TASK REQUIREMENTS: When the line containing "a_ready_single : assert" is reached, begin reproducing lines exactly and continue through the last line of the records below.

PROVIDED RECORDS:
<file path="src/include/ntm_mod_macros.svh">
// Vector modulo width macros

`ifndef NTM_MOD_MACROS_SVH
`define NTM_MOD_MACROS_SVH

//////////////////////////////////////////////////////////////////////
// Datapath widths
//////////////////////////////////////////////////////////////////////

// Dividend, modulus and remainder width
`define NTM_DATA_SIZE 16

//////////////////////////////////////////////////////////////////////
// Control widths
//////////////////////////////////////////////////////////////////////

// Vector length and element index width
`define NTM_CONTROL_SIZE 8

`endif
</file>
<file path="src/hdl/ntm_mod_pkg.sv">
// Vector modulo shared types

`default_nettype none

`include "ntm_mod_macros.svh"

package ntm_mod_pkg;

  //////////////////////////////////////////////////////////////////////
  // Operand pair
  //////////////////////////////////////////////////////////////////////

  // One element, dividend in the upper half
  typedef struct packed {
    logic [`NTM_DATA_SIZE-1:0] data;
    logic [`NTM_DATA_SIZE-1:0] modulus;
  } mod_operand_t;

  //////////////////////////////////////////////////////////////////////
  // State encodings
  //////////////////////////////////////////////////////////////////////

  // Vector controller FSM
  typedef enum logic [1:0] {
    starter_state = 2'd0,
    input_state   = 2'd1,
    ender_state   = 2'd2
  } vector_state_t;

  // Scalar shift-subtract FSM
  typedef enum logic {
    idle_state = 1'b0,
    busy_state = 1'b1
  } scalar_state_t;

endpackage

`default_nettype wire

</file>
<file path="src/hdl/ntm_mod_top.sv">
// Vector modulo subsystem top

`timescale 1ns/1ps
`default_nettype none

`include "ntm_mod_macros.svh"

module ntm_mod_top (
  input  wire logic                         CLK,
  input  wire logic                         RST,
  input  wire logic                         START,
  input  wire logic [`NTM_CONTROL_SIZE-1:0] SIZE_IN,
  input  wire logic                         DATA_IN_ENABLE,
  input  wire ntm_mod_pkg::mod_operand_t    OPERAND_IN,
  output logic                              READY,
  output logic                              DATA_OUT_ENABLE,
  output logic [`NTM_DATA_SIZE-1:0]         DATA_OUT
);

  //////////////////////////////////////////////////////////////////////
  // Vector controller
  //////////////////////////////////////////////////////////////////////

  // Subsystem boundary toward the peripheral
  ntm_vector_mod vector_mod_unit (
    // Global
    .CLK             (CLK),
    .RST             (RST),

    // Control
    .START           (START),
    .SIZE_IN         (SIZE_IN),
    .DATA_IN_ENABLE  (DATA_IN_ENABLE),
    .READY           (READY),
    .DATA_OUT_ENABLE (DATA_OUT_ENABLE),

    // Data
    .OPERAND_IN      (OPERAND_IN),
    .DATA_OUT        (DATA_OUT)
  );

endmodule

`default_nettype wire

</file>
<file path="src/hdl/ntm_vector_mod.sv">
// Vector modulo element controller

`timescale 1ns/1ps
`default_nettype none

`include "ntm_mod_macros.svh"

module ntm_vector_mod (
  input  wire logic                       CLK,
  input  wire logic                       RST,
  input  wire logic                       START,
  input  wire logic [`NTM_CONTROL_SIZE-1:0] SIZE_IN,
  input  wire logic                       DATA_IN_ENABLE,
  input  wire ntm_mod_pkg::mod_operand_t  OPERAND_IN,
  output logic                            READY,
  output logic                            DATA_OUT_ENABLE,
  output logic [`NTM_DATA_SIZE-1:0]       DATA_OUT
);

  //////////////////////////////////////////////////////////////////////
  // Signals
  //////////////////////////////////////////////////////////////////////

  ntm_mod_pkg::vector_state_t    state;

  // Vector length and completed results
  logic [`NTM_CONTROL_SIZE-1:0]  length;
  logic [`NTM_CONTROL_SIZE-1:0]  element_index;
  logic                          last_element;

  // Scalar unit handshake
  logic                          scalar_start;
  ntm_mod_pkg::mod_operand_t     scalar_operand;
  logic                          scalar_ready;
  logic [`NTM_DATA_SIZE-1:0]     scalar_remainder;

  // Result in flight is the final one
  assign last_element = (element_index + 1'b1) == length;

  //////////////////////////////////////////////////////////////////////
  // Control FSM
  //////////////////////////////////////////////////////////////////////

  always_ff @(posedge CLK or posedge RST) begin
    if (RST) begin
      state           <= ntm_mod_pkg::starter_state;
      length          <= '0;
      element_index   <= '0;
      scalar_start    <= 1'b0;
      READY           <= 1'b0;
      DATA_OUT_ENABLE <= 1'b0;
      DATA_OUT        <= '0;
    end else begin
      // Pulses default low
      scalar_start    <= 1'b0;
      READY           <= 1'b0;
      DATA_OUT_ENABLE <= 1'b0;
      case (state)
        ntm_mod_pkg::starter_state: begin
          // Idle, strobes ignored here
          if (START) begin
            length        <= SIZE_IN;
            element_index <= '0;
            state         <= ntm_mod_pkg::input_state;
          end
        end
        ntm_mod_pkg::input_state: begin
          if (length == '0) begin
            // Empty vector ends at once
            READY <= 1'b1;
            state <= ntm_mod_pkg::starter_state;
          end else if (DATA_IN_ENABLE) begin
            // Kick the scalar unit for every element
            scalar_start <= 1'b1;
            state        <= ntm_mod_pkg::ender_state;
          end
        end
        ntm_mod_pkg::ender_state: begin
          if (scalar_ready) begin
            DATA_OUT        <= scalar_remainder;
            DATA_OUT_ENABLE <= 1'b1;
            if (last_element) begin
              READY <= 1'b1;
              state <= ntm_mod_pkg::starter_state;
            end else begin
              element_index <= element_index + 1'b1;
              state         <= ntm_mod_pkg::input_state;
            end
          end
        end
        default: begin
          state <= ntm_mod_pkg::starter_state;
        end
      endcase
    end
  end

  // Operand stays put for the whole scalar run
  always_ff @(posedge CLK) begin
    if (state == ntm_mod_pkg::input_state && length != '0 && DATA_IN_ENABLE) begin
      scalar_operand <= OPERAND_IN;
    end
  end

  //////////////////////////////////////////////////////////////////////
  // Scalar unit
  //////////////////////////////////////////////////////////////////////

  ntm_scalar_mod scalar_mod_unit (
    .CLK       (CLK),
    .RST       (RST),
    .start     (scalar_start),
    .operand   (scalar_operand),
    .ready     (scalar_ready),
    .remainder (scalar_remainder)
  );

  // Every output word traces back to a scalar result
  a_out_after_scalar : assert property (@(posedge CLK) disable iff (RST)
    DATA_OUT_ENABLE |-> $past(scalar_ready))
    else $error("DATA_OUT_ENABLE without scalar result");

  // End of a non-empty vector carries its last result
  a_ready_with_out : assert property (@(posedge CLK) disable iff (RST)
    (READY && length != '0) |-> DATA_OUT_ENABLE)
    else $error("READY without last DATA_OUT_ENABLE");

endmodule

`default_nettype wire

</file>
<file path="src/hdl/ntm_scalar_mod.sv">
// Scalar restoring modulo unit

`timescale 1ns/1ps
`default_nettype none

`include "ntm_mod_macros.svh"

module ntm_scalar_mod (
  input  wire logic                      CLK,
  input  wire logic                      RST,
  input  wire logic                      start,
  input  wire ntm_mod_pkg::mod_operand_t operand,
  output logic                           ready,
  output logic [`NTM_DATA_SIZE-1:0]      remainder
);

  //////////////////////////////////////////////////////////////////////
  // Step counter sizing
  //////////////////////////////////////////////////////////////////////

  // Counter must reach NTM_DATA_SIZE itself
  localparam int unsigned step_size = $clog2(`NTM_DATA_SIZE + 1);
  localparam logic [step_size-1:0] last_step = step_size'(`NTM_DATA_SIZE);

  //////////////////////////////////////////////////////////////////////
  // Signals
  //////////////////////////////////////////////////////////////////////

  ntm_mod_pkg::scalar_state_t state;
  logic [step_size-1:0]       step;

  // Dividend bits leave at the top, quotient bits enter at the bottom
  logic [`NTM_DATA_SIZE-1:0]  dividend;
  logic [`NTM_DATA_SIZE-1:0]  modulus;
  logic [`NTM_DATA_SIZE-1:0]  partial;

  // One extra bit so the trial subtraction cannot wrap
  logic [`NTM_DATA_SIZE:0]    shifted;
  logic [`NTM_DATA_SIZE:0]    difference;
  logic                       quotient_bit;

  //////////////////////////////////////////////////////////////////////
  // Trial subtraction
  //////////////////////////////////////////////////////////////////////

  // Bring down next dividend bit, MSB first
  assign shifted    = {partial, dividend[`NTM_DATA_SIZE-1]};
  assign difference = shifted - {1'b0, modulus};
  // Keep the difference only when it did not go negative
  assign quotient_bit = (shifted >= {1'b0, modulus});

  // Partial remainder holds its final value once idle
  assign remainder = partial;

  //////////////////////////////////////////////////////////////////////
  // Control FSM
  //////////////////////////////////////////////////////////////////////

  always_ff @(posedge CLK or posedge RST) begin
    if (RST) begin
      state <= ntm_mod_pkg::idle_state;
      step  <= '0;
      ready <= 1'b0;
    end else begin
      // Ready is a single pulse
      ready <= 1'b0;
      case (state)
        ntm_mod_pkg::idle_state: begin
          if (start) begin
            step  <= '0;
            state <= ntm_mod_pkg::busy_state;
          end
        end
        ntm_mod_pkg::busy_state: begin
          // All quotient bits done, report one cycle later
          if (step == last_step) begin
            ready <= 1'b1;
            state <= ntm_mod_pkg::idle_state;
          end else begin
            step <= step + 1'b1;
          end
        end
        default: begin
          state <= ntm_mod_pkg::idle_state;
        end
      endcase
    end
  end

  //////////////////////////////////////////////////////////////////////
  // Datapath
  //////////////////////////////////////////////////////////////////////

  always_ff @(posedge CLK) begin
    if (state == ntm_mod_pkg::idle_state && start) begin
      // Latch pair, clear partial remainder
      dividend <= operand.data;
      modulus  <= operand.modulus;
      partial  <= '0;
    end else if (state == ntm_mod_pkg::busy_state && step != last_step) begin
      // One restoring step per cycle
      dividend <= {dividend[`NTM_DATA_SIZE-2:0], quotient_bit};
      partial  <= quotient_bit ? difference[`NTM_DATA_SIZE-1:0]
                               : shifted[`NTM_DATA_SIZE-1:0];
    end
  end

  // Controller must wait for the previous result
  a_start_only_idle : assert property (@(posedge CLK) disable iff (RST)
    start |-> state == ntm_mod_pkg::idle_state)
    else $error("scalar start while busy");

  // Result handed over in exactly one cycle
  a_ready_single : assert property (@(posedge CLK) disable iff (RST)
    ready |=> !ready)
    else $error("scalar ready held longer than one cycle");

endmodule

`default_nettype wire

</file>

REPLY:
  a_ready_single : assert property (@(posedge CLK) disable iff (RST)
    ready |=> !ready)
    else $error("scalar ready held longer than one cycle");

endmodule

`default_nettype wire

</file>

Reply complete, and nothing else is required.